Klosterman’s non-fiction is great, as so many of his fans know, but he has stuck with the same authorial voice for his first attempt at a novel, and it doesn’t really work. It doesn’t work, but still the novel manages to entertain. It grabs you, though you never get sucked in enough to ignore the clunky writing.
The characters in Downtown Owl are all relatively flat, but that’s on purpose, and it kind of endears you to them. Kind of. The story floats along, following three people in the typical format of all stories that follow a set of strangers whose stories become slowly intertwined. But in this case, strangely, they don’t really become connected. The three people, all residents of Owl, North Dakota but strangers to one another, never really cross paths until the final chapter, and even then, they don’t meet each other; they just meet similar fates.
The way I see it, the problem with the novel isn’t in plot or characters. Unfortunately, it’s in the writing (which is a shame because one common criticism of some big classics is that the plot or characters are boring, but the outstanding writing saves the book; here it’s the opposite). And the writing isn’t bad, it’s just bland, and it’s because Klosterman has not shifted his essayist’s voice at all for the new venue of fiction.
There are two distinct categories of mistakes Klosterman makes in the book repeatedly.
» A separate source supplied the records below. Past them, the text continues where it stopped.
`src/fwme_pkg.sv`:
```
// fwme_pkg: shared types and constants of the min-extract queue
// used by fwme_cell and fifo_with_min_extract; no dependencies
package fwme_pkg;

  localparam int unsigned FWME_DEPTH = 8;
  localparam int unsigned DATA_W     = 32;
  localparam int unsigned CMD_W      = 2;
  localparam int unsigned STATUS_W   = 2;
  localparam int unsigned FILL_W     = 4;

  // command codes
  localparam logic [CMD_W-1:0] CMD_ENQUEUE     = 2'd0;
  localparam logic [CMD_W-1:0] CMD_DEQUEUE     = 2'd1;
  localparam logic [CMD_W-1:0] CMD_EXTRACT_MIN = 2'd2;

  // status codes
  localparam logic [STATUS_W-1:0] STATUS_OK        = 2'd0;
  localparam logic [STATUS_W-1:0] STATUS_OVERFLOW  = 2'd1;
  localparam logic [STATUS_W-1:0] STATUS_UNDERFLOW = 2'd2;

  // per-cell control
  typedef struct packed {
    logic load;   // take the pushed value
    logic shift;  // take the value of the next cell
  } cell_ctrl_t;

endpackage

```
`src/fwme_cell.sv`:
```
// fwme_cell: one storage place of the compacting queue with its own comparator
// depends on fwme_pkg
module fwme_cell (
  input  logic                       clk_i,
  input  fwme_pkg::cell_ctrl_t       ctrl_i,
  input  logic signed [31:0]         push_value_i,
  input  logic signed [31:0]         next_value_i,
  input  logic signed [31:0]         best_value_i,
  output logic signed [31:0]         value_o,
  output logic                       less_o
);
  import fwme_pkg::*;

  logic signed [DATA_W-1:0] value_q;
  logic signed [DATA_W-1:0] value_d;

  always_comb begin
    value_d = value_q;
    if (ctrl_i.load) begin
      value_d = push_value_i;
    end else if (ctrl_i.shift) begin
      value_d = next_value_i;
    end
  end

  always_ff @(posedge clk_i) begin
    value_q <= value_d;
  end

  assign value_o = value_q;
  // strict compare keeps the oldest of equal minima
  assign less_o  = value_q < best_value_i;

endmodule

```
`src/fifo_with_min_extract.sv`:
```
// fifo_with_min_extract: compacting queue with enqueue, dequeue and extract-min
// top level; depends on fwme_pkg and fwme_cell
//
// channel   dir  handshake                       payload
// s_axis    in   s_axis_tvalid / s_axis_tready   tuser: command, tdata: push_value
// m_axis    out  m_axis_tvalid / m_axis_tready   tdata: pop_value, fill_count; tuser: status
//
// enqueue, dequeue, unused codes and any refused command write their result when accepted
// extract-min scans for the minimum, visiting one cell per cycle through a single
// selection path, then shifts the cells behind the removed place
// reset empties the queue and the result register; cell contents are not cleared
// a new item is taken only when the controller is idle and the result register is
// empty or being drained in the same cycle; a stalled result holds its transfer
module fifo_with_min_extract #(
  parameter int unsigned DEPTH = fwme_pkg::FWME_DEPTH
) (
  input  logic        clk_i,
  input  logic        rst_ni,
  input  logic        s_axis_tvalid,
  output logic        s_axis_tready,
  input  logic [31:0] s_axis_tdata,   // [31:0] push_value
  input  logic [1:0]  s_axis_tuser,   // [1:0] command
  output logic        m_axis_tvalid,
  input  logic        m_axis_tready,
  output logic [39:0] m_axis_tdata,   // [31:0] pop_value, [35:32] fill_count, [39:36] zero
  output logic [1:0]  m_axis_tuser    // [1:0] status
);
  import fwme_pkg::*;

  localparam int unsigned IdxW = (DEPTH > 1) ? $clog2(DEPTH) : 1;
  localparam int unsigned CntW = $clog2(DEPTH + 1);

  typedef enum logic [2:0] {
    ST_IDLE   = 3'b001,
    ST_SCAN   = 3'b010,
    ST_REMOVE = 3'b100
  } state_e;

  state_e state_q, state_d;

  logic [CntW-1:0]          occ_q, occ_d;
  logic [IdxW-1:0]          idx_q, idx_d;        // cell under inspection by the scan
  logic [IdxW-1:0]          best_idx_q, best_idx_d;
  logic signed [DATA_W-1:0] best_val_q, best_val_d;

  // result register
  logic                     out_valid_q, out_valid_d;
  logic signed [DATA_W-1:0] out_value_q, out_value_d;
  logic [STATUS_W-1:0]      out_status_q, out_status_d;
  logic [FILL_W-1:0]        out_fill_q, out_fill_d;

  // cell row
  logic signed [DATA_W-1:0] cell_value [DEPTH];
  logic                     cell_less  [DEPTH];
  cell_ctrl_t               cell_ctrl  [DEPTH];

  logic                     in_fire;
  logic                     out_free;
  logic [CMD_W-1:0]         cmd;
  logic signed [DATA_W-1:0] push_value;
  logic                     full;
  logic                     empty;

  // removal and append requests to the cell row
  logic                     load_fire;
  logic                     remove_fire;
  logic [IdxW-1:0]          remove_pos;

  // result capture
  logic                     res_write;
  logic signed [DATA_W-1:0] res_value;
  logic [STATUS_W-1:0]      res_status;
  logic [CntW-1:0]          res_count;
  logic [CntW+FILL_W-1:0]   res_count_ext;

  assign cmd        = s_axis_tuser;
  assign push_value = s_axis_tdata;
  assign full       = (occ_q == CntW'(DEPTH));
  assign empty      = (occ_q == '0);
  assign out_free   = !out_valid_q || m_axis_tready;

  assign s_axis_tready = (state_q == ST_IDLE) && out_free;
  assign in_fire       = s_axis_tvalid && s_axis_tready;

  // controller
  always_comb begin
    state_d     = state_q;
    occ_d       = occ_q;
    idx_d       = idx_q;
    best_idx_d  = best_idx_q;
    best_val_d  = best_val_q;
    load_fire   = 1'b0;
    remove_fire = 1'b0;
    remove_pos  = '0;
    res_write   = 1'b0;
    res_value   = '0;
    res_status  = STATUS_OK;
    res_count   = occ_q;

    unique case (state_q)
      ST_IDLE: begin
        if (in_fire) begin
          case (cmd)
            CMD_ENQUEUE: begin
              res_write = 1'b1;
              if (full) begin
                res_status = STATUS_OVERFLOW;
              end else begin
                load_fire = 1'b1;
                occ_d     = occ_q + 1'b1;
                res_count = occ_q + 1'b1;
              end
            end
            CMD_DEQUEUE: begin
              res_write = 1'b1;
              if (empty) begin
                res_status = STATUS_UNDERFLOW;
              end else begin
                // oldest entry sits in cell zero
                remove_fire = 1'b1;
                res_value   = cell_value[0];
                occ_d       = occ_q - 1'b1;
                res_count   = occ_q - 1'b1;
              end
            end
            CMD_EXTRACT_MIN: begin
              if (empty) begin
                res_write  = 1'b1;
                res_status = STATUS_UNDERFLOW;
              end else begin
                // start with cell zero as the running minimum
                best_val_d = cell_value[0];
                best_idx_d = '0;
                idx_d      = IdxW'(1);
                state_d    = (occ_q == CntW'(1)) ? ST_REMOVE : ST_SCAN;
              end
            end
            default: begin
              res_write = 1'b1;
            end
          endcase
        end
      end
      ST_SCAN: begin
        if (cell_less[idx_q]) begin
          best_val_d = cell_value[idx_q];
          best_idx_d = idx_q;
        end
        if (CntW'(idx_q) == occ_q - 1'b1) begin
          state_d = ST_REMOVE;
        end else begin
          idx_d = idx_q + 1'b1;
        end
      end
      ST_REMOVE: begin
        if (out_free) begin
          remove_fire = 1'b1;
          remove_pos  = best_idx_q;
          res_write   = 1'b1;
          res_value   = best_val_q;
          occ_d       = occ_q - 1'b1;
          res_count   = occ_q - 1'b1;
          state_d     = ST_IDLE;
        end
      end
      default: begin
        state_d = ST_IDLE;
      end
    endcase
  end

  // fill_count carries the low bits of the count
  assign res_count_ext = {{FILL_W{1'b0}}, res_count};

  always_comb begin
    out_valid_d  = out_valid_q;
    out_value_d  = out_value_q;
    out_status_d = out_status_q;
    out_fill_d   = out_fill_q;
    if (res_write) begin
      out_valid_d  = 1'b1;
      out_value_d  = res_value;
      out_status_d = res_status;
      out_fill_d   = res_count_ext[FILL_W-1:0];
    end else if (m_axis_tready) begin
      out_valid_d  = 1'b0;
    end
  end

  always_ff @(posedge clk_i or negedge rst_ni) begin
    if (!rst_ni) begin
      state_q     <= ST_IDLE;
      occ_q       <= '0;
      idx_q       <= '0;
      best_idx_q  <= '0;
      out_valid_q <= 1'b0;
    end else begin
      state_q     <= state_d;
      occ_q       <= occ_d;
      idx_q       <= idx_d;
      best_idx_q  <= best_idx_d;
      out_valid_q <= out_valid_d;
    end
  end

  always_ff @(posedge clk_i) begin
    best_val_q   <= best_val_d;
    out_value_q  <= out_value_d;
    out_status_q <= out_status_d;
    out_fill_q   <= out_fill_d;
  end

  // cell row: append at the tail, shift forward behind a removed place
  for (genvar i = 0; i < DEPTH; i++) begin : g_cell
    logic signed [DATA_W-1:0] next_value;

    if (i == DEPTH - 1) begin : g_last
      assign next_value = cell_value[i];
    end else begin : g_mid
      assign next_value = cell_value[i+1];
    end

    always_comb begin
      cell_ctrl[i].load  = load_fire && (occ_q == CntW'(i));
      cell_ctrl[i].shift = remove_fire && (IdxW'(i) >= remove_pos);
    end

    fwme_cell u_cell (
      .clk_i        (clk_i),
      .ctrl_i       (cell_ctrl[i]),
      .push_value_i (push_value),
      .next_value_i (next_value),
      .best_value_i (best_val_q),
      .value_o      (cell_value[i]),
      .less_o       (cell_less[i])
    );
  end

  assign m_axis_tvalid = out_valid_q;
  assign m_axis_tdata  = {4'b0000, out_fill_q, out_value_q};
  assign m_axis_tuser  = out_status_q;

  // checks

  a_occ_bound: assert property (@(posedge clk_i) disable iff (!rst_ni)
    occ_q <= CntW'(DEPTH))
    else $error("queue count above depth");

  a_scan_range: assert property (@(posedge clk_i) disable iff (!rst_ni)
    (state_q == ST_SCAN) |-> (idx_q != '0) && (CntW'(idx_q) < occ_q))
    else $error("scan index outside held entries");

  a_enq_count: assert property (@(posedge clk_i) disable iff (!rst_ni)
    (in_fire && (cmd == CMD_ENQUEUE) && !full) |=> (occ_q == $past(occ_q) + 1'b1))
    else $error("enqueue did not grow the queue");

  a_remove_result: assert property (@(posedge clk_i) disable iff (!rst_ni)
    (state_q == ST_REMOVE && out_free) |=>
      (out_valid_q && out_status_q == STATUS_OK && state_q == ST_IDLE))
    else $error("extract-min removal gave no result");

endmodule
```
`src/hdl/skrt_pkg.sv`:
```
package skrt_pkg;

  localparam int unsigned OP_W        = 3;
  localparam int unsigned ST_W        = 3;
  localparam int unsigned KEY_W       = 31;
  localparam int unsigned QTY_W       = 32;
  localparam int unsigned WORD_W      = 64;
  localparam int unsigned BYTE_W      = 8;
  localparam int unsigned NAME_FULL_W = 3 * WORD_W + BYTE_W;

  typedef enum logic [OP_W-1:0] {
    OP_INSERT = 3'd0,
    OP_ERASE  = 3'd1,
    OP_SEARCH = 3'd2,
    OP_UPDATE = 3'd3,
    OP_LIST   = 3'd4
  } op_e;

  typedef enum logic [ST_W-1:0] {
    ST_OK        = 3'd0,
    ST_EXISTS    = 3'd1,
    ST_FULL      = 3'd2,
    ST_NOT_FOUND = 3'd3,
    ST_EMPTY     = 3'd4
  } status_e;

  // shared unit results: key order and saturated quantity sum
  typedef struct packed {
    logic                    lt;
    logic                    eq;
    logic signed [QTY_W-1:0] sum;
  } unit_res_t;

endpackage

```
`src/hdl/skrt_unit.sv`:
```
module skrt_unit (
  input  logic [skrt_pkg::KEY_W-1:0]         key_a_i,
  input  logic [skrt_pkg::KEY_W-1:0]         key_b_i,
  input  logic signed [skrt_pkg::QTY_W-1:0]  qty_a_i,
  input  logic signed [skrt_pkg::QTY_W-1:0]  qty_b_i,
  output skrt_pkg::unit_res_t                res_o
);
  import skrt_pkg::*;

  localparam logic signed [QTY_W-1:0] QTY_MAX = {1'b0, {(QTY_W-1){1'b1}}};
  localparam logic signed [QTY_W-1:0] QTY_MIN = {1'b1, {(QTY_W-1){1'b0}}};

  logic [QTY_W:0] sum_ext;

  assign sum_ext = {qty_a_i[QTY_W-1], qty_a_i} + {qty_b_i[QTY_W-1], qty_b_i};

  always_comb begin
    res_o.lt = key_a_i < key_b_i;
    res_o.eq = key_a_i == key_b_i;
    // overflow when the two top bits of the extended sum disagree
    if (sum_ext[QTY_W] != sum_ext[QTY_W-1]) begin
      res_o.sum = sum_ext[QTY_W] ? QTY_MIN : QTY_MAX;
    end else begin
      res_o.sum = sum_ext[QTY_W-1:0];
    end
  end

endmodule

```
`config.mk`:
```
export PLATFORM = sky130hd
export DESIGN_NAME = skrt_unit
export DESIGN_NICKNAME = d
export VERILOG_FILES = /design/src/hdl/skrt_pkg.sv /design/src/hdl/skrt_unit.sv
export SDC_FILE = /design/constraint.sdc
export NUM_CORES = 1
export LEC_CHECK = 0
export BUFFER_PORTS_ARGS = -buffer_cell sky130_fd_sc_hd__buf_4
export CAP_MARGIN = 10
export CELL_PAD_IN_SITES_DETAIL_PLACEMENT = 0
export CELL_PAD_IN_SITES_GLOBAL_PLACEMENT = 1
export CORE_ASPECT_RATIO = 0.6
export CORE_MARGIN = 4
export CORE_UTILIZATION = 29
export DETAILED_ROUTE_END_ITERATION = 10
export PLACE_DENSITY = 0.78
export SLEW_MARGIN = 20
export SYNTH_ARGS = -nofsm -noshare
export SYNTH_HDL_FRONTEND = slang
export SYNTH_SLANG_ARGS = --single-unit
```
`constraint.sdc`:
```
create_clock -name vclk -period 2.59
set_input_delay 0.259 -clock vclk [all_inputs]
set_output_delay 0.259 -clock vclk [all_outputs]
set_load 0.01 [all_outputs]
```
==> impl_results.md, run 1 <==
* RSZ-0062 raised after global routing: yes
* Area leader, netlist: ha_1
* Main area contributors after synthesis: ha_1 (26%), a21o_1 (6.7%), a21oi_1 (6.5%), inv_1 (5.0%), xor2_1 (4.7%)
* Register area at 0 sq um
* Die area at 12100 sq um
* Pre-antenna DRT Iters at 4
* Final ANT Viol Nets at 0
* Vias post-DR at about 4100
* Status: finished with violations
* Yosys warns at 0
* Grt total ovfl at 0
* Clock buffer count at 0
* Total global routing track utilization at 19.2%
* Leading cell type in the layout, fill and taps excluded: buf_4
* Seq/Total Area, Yosys at 0%
* Final hold violation count at 0
* Post-DP Area at 5380 sq um
* Avg Cell Area, Syn at 7.35 sq um
* Vias in the first global route at 4050
* Final WL at 12700 um
* Residual DRC count at 0
* Cell Area, Synth at between 3000 and 4000 sq um
* Yosys top cell area share at a little over a quarter
* Top Ports at 160
* Yosys cell types at 60
* Core ar. at 9980 sq um
* Initial DRC Count at 156
* CP endpoint kind: output port
* Die height at 86.9 um
* Final nets at 876
* Setup violators final at 32
* Type of the tightest min-delay check: input pin to output port
* Worst Tran Pin Value at 0.409 ns
* Peak VDD IR at 0.000195 V
* Routability cong. at 0.896
* LEAKAGE at 3.08 nW
* Final critical-path required period at slightly above 3 ns
* Synth Net Count at 599
* Synth-to-layout area growth at 100%
* Max_slew headroom at 72.5%
* Worst setup margin at -0.451 ns
* First-pass GRT wire length at 19600 um
* Crit Path Max Fanout at 6
* Non-Filler Instances at 819
* Layout cell share with drive strength beyond 1 at 55.8%
* Post-place setup slack at -0.484 ns
* Slew Limit Fails at 0
* Seq_cells at 0
* Fmax achieved at 329 MHz
* I/O Buffers at 160
* Vias per inst at 5.01
* Final period util at 117%
* Initial antenna violation count at 0
* Largest net degree at the start of global routing at 17
* CP arrival at around 2.8 ns
* HPWL after DPL at 10700 um
* Hold slack at 1.02 ns
* Core Util, Final at 60.4%
* Violated checks: negative setup slack
* Crit path launch type: input pin
* Drt wl/cell at between 15 and 20 um
* Most frequent cells in the layout: buf_4 (242), ha_1 (49), inv_1 (39)
* Worst path required time at 2.33 ns
* Max-cap viol count at 0
* Initial core utilization at 30.1%
* Placed insts at approximately 800
* Mapped Cells at 409
* Chip width at 139 um
* Power Dens Cells at 332 nW/um^2
* Design Area, Final at 6030 sq um
* Diode count at 0
* WS Path Type: input pin to output port
* Std cell rows at 28
final timing paths:
check	slack, ns	endpoint	startpoint	depth (start not counted)
setup / recovery	-0.45	res_o[15]	qty_a_i[7]	14
hold / removal	1.02	res_o[33]	key_a_i[30]	6
where the power goes:
| part | switching [mW] | total, mW | internal, mW |
|---|---|---|---|
| logic | 0.905 | 2.00 | 1.10 |
| clock network | 0 | 0 | 0 |
| registers | 0 | 0 | 0 |
what timing repair did:
| item | in CTS | in global routing |
|---|---|---|
| buffers inserted | 15 | 7 |
| gates cloned | 1 | 0 |
| endpoints found under the setup margin | 32 | 33 |
| pin swaps | 20 | 16 |
| resized for setup | 65 | 38 |
| hold buffers | 0 | 0 |
layer usage:
metal | part of all wire [%] | up-vias | GRT usage (%)
li1 | - | 2067 | -
met1 | 51 | 1904 | 29.7
met2 | 44 | 121 | 30.4
met3 | 4.2 | 9 | 1.32
met4 | 0.62 | 0 | 0.799
met5 | 0 | - | 0
layout make-up:
cell class,instances,area (sq um)
Timing Repair Buffer,287,2390
Fill cell,891,3960
Tap cell,135,169
Multi-Input combinational cell,357,3320
Inverter,40,150
Yosys cell counts (all sizes together) (2+ instances only):
| cell type | number |
|---|---|
| a21o | 28 |
| nand2b | 2 |
| a211o | 3 |
| o22ai | 2 |
| and3 | 5 |
| a31oi | 3 |
| mux2 | 3 |
| a211oi | 4 |
| o31a | 2 |
| and2 | 2 |
| o21a | 6 |
| nor4 | 2 |
| or3 | 2 |
| o21ba | 3 |
| o32ai | 2 |
| a21boi | 3 |
| nor3 | 4 |
| maj3 | 3 |
| nand2 | 30 |
| xnor2 | 12 |
| nor2 | 17 |
| a21oi | 52 |
| xor2 | 16 |
| o221ai | 2 |
| nand3 | 19 |
| nand4 | 8 |
| o31ai | 4 |
| o211a | 4 |
| nand3b | 2 |
| ha | 63 |
| o21bai | 4 |
| inv | 40 |
| nor2b | 4 |
| o211ai | 4 |
| a311oi | 3 |
| buf | 6 |
| clkbuf | 6 |
| o21ai | 25 |
critical path, cell delays in order:
cell and delay (ns):
buf_6 0.10, ha_4 0.26, o21a_1 0.18, o211a_1 0.19
nor4b_4 0.19, buf_4 0.18, a21oi_4 0.07, o31a_4 0.32
a211oi_4 0.35, buf_6 0.16, buf_6 0.12, o211ai_1 0.12
o31ai_2 0.11, buf_4 0.18
cell families (layout without fill, tap and decap cells):
group | after synthesis | after routing | synth area share, %
fa+ha+maj | 67 | 67 | 28.0
simple gates | 100 | 100 | 16.9
buf+inv | 52 | 327 | 7.57
compound gates | 158 | 158 | 37.4
mux | 4 | 4 | 2.00
xor+xnor | 28 | 28 | 8.16
stage by stage:
step	power (mW)	TNS (ns)
floorplan	0.891	-4.95
global placement	1.65	-13.39
detailed placement	1.68	-14.31
CTS	1.88	-10.08
global route	2.14	-14.55
finish	2.00	-12.41
Power figures use the tool's default switching activity.
==> run 2: changes to the inputs <==
--- a/config.mk
+++ b/config.mk
@@ -5,7 +5,7 @@
 export SDC_FILE = /design/constraint.sdc
 export NUM_CORES = 1
 export LEC_CHECK = 0
-export BUFFER_PORTS_ARGS = -buffer_cell sky130_fd_sc_hd__buf_4
+export BUFFER_PORTS_ARGS = -buffer_cell sky130_fd_sc_hd__buf_2
 export CAP_MARGIN = 10
 export CELL_PAD_IN_SITES_DETAIL_PLACEMENT = 0
 export CELL_PAD_IN_SITES_GLOBAL_PLACEMENT = 1
==> constraint.sdc (replaced) <==
create_clock -name vclk -period 2.5
set_input_delay 0.25 -clock vclk [all_inputs]
set_output_delay 0.25 -clock vclk [all_outputs]
set_load 0.01 [all_outputs]
==> impl_results.md, run 2 (synthesis results as in run 1) <==
* Status: finished with violations (unchanged)
* Violated checks: negative setup slack (unchanged)
* Chip width at 139 um (unchanged)
* Flop pwr share at 0% (about the same)
* Clock buffer count at 0 (unchanged)
* Leading cell type in the layout, fill and taps excluded: buf_2 (was buf_4)
* First-pass GRT wire length at 20100 um (was 19600 um)
* Routability cong. at 0.871 (was 0.896)
* Initial DRC Count at 208 (was 156)
* Layout cell share with drive strength beyond 1 at 56.9% (was 55.8%)
* Final WL at 13100 um (was 12700 um)
* Initial core utilization at 30.1% (unchanged)
* CP arrival at 2.83 ns (was 2.78 ns)
* Synth-to-layout area growth at 93.8% (was 100%)
* Psw at 946 uW (was 905 uW)
* Peak VDD IR at 0.000197 V (was 0.000195 V)
* Setup violators final at 32 (unchanged)
* Fmax achieved at 324 MHz
* Hold slack at 0.993 ns (was 1.02 ns)
* WS Path Type: input pin to output port (unchanged)
* Non-Filler Instances at 829 (was 819)
* Diode count at 0 (unchanged)
* Type of the tightest min-delay check: input pin to output port (unchanged)
* Top Ports at 160 (unchanged)
* I/O Buffers at 160 (unchanged)
* Worst Hold Launch: key_a_i[30] (unchanged)
* Vias in the first global route at 4142 (was 4050)
* Final hold violation count at 0 (unchanged)
* RSZ-0062 raised after global routing: yes (unchanged)
* Grt total ovfl at 0 (unchanged)
* Crit Path Max Fanout at 7 (was 6)
* Placed insts at 805 (was 796)
* Worst Tran Pin Value at 0.550 ns (was 0.409 ns)
* LEAKAGE at 3.02 nW (was 3.08 nW)
* Hold path cells at 6 (unchanged)
* Seq_cells at 0 (unchanged)
* Clk pwr share at 0% (about the same)
* CP endpoint kind: output port (unchanged)
* Post-place setup slack at -0.585 ns (was -0.484 ns)
* Hold EP: res_o[33] (unchanged)
* Final period util at 123%
* Fillcell total at 890 (was 891)
* Crit path launch type: input pin (unchanged)
* Die height at 86.9 um (unchanged)
* Worst path required time at 2.25 ns (was 2.33 ns)
* Final ANT Viol Nets at 0 (unchanged)
* Largest net degree at the start of global routing at 13 (was 17)
* Final critical-path required period at 3.08 ns
* Most frequent cells in the layout: buf_2 (134), buf_4 (119), ha_1 (49) (was buf_4 (242), ha_1 (49), inv_1 (39))
* Power Dens Cells at 346 nW/um^2 (was 332 nW/um^2)
* Worst setup margin at -0.584 ns (was -0.451 ns)
* Die area at 12100 sq um (unchanged)
* Combinational Power Share at 100.0% (about the same)
* Power Total at 2.02 mW (was 2.00 mW)
* Max-cap viol count at 0 (unchanged)
* Initial antenna violation count at 0 (unchanged)
* HPWL after DPL at 10600 um (was 10700 um)
* Vias post-DR at 4179 (was 4101)
* Std cell rows at 28 (unchanged)
* Core ar. at 9980 sq um (unchanged)
* Hold-fix buffers, CTS at 0 (unchanged)
* Total global routing track utilization at 19.6% (was 19.2%)
* Slew Limit Fails at 0 (unchanged)
* Pre-antenna DRT Iters at 4 (unchanged)
* Register area at 0 sq um (unchanged)
* Final nets at 886 (was 876)
* Vias per inst at 5.04 (was 5.01)
* Max_slew headroom at 63.0% (was 72.5%)
* Switching part of the total power at 46.9% (was 45.1%)
* Residual DRC count at 0 (unchanged)
* Internal power at 1.07 mW (was 1.10 mW)
* Drt wl/cell at 15.8 um (was 15.5 um)
run 2: metal layers:
| layer | routed length (um) | vias to the layer above | track usage, % | share of wire, % |
|---|---|---|---|---|
| met5 | 0 | - | 0 | 0 |
| met4 | 184 | 0 | 1.78 | 1.4 |
| met1 | 6410 | 1945 | 29.7 | 49 |
| met2 | 5880 | 122 | 31.2 | 45 |
| li1 | - | 2094 | - | - |
| met3 | 601 | 18 | 1.87 | 4.6 |
run 2: layout make-up:
type                            count  area (sq um)  share of cell area (%)
Multi-Input combinational cell    357          3380                    58.1
Timing Repair Buffer              297          2120                    36.5
Tap cell                          135           169                    2.90
Inverter                           40           150                    2.58
run 2: how the worst max path moves through the flow:
stage                     from         to  cells after the start
floorplan           qty_a_i[0]  res_o[11]                     12
global placement    qty_a_i[0]  res_o[27]                     14
detailed placement  qty_a_i[0]  res_o[30]                     13
CTS                 qty_b_i[1]  res_o[11]                     12
global route        qty_a_i[0]  res_o[15]                     14
finish              qty_a_i[7]   res_o[9]                     12
run 2: stage by stage:
stage                     utilization (%)  setup TNS, ns  instance area, sq um
after floorplan                         -          -7.15                  3290
after global placement               50.5         -15.90                  5040
after detailed placement             50.5         -16.90                  5040
after CTS                            54.4         -14.79                  5430
after global routing                 58.4         -17.99                  5830
final                                58.4         -16.22                  5830
run 2: what timing repair did:
item / in CTS / in global routing
endpoints found under the setup margin: 32 / 33
cloned: 1 / 1
pin swaps: 23 / 37
resized for setup: 63 / 51
buffers inserted: 8 / 18
run 2: power by group through the flow:
| stage | sequential [mW] | clock [mW] | combinational [mW] |
|---|---|---|---|
| after floorplan | 0 | 0 | 0.923 |
| after CTS | 0 | 0 | 1.84 |
| after detailed placement | 0 | 0 | 1.62 |
| after global placement | 0 | 0 | 1.59 |
| after global routing | 0 | 0 | 2.17 |
| final | 0 | 0 | 2.02 |
run 2: worst max-delay path, cell delays in order:
cell and delay (ns):
buf_6 0.10, ha_4 0.26, o21a_1 0.14, o211a_1 0.18, nor4b_4 0.32, a21oi_2 0.13, o31a_4 0.37, a211oi_4 0.32
buf_6 0.16, nand2b_4 0.22, o21ba_1 0.19, buf_2 0.16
They are errors nonfictiony, opiniony, gimmicky self-referential writing that is in the style of an album review.
First is the issue of writing that is cutesy/gimmicky. It happens when Klosterman decides it’ll be fun to pick a colloquialism and weave it throughout a paragraph. It’s a recurring issue. Here’s one spot: “And this (of course) made him seem like the only attractive man in the entire town. And that (of course) is a romantic cliché, which (of course) only serves to illustrate Julia’s damaged self-perception. It was all (of course) too predictable to believe.” Of course, this is not fabulous writing. The reader tires of that parenthetical quickly. Here’s a passage that essentially uses the same trick, simply with a new phrase: “Edgar Camaro was Lucifer. Or at least an idiot. Or at least he was when he rolled dice, or at least that’s how it seemed to Horace.” Come on, Chuck. This isn’t too imaginative. It’s not cute, either.
Finally, here is the granddaddy of all gimmicky passages from Downtown Owl. I challenge anyone to say that the below is a smooth or artful literary technique (but it’s meant to be funny, you might counter; I’d say the joke is beaten into the ground too much to be funny by the end).
“You are going to pay for what you did,” the brother (allegedly) said. “Serpico is gonna make you bleed, fuckwad.” Upon that (alleged) declaration, the brother released Serpico’s leash. The hound jumped for the jugular, which was his (alleged) nature. But Serpico didn’t make it. Cubby (allegedly) caught the dog by the throat, and smashed its snout into the pavement. He (allegedly) squeezed its windpipe with his left hand; he (allegedly) hit Serpico until Serpico (allegedly) stopping twitching.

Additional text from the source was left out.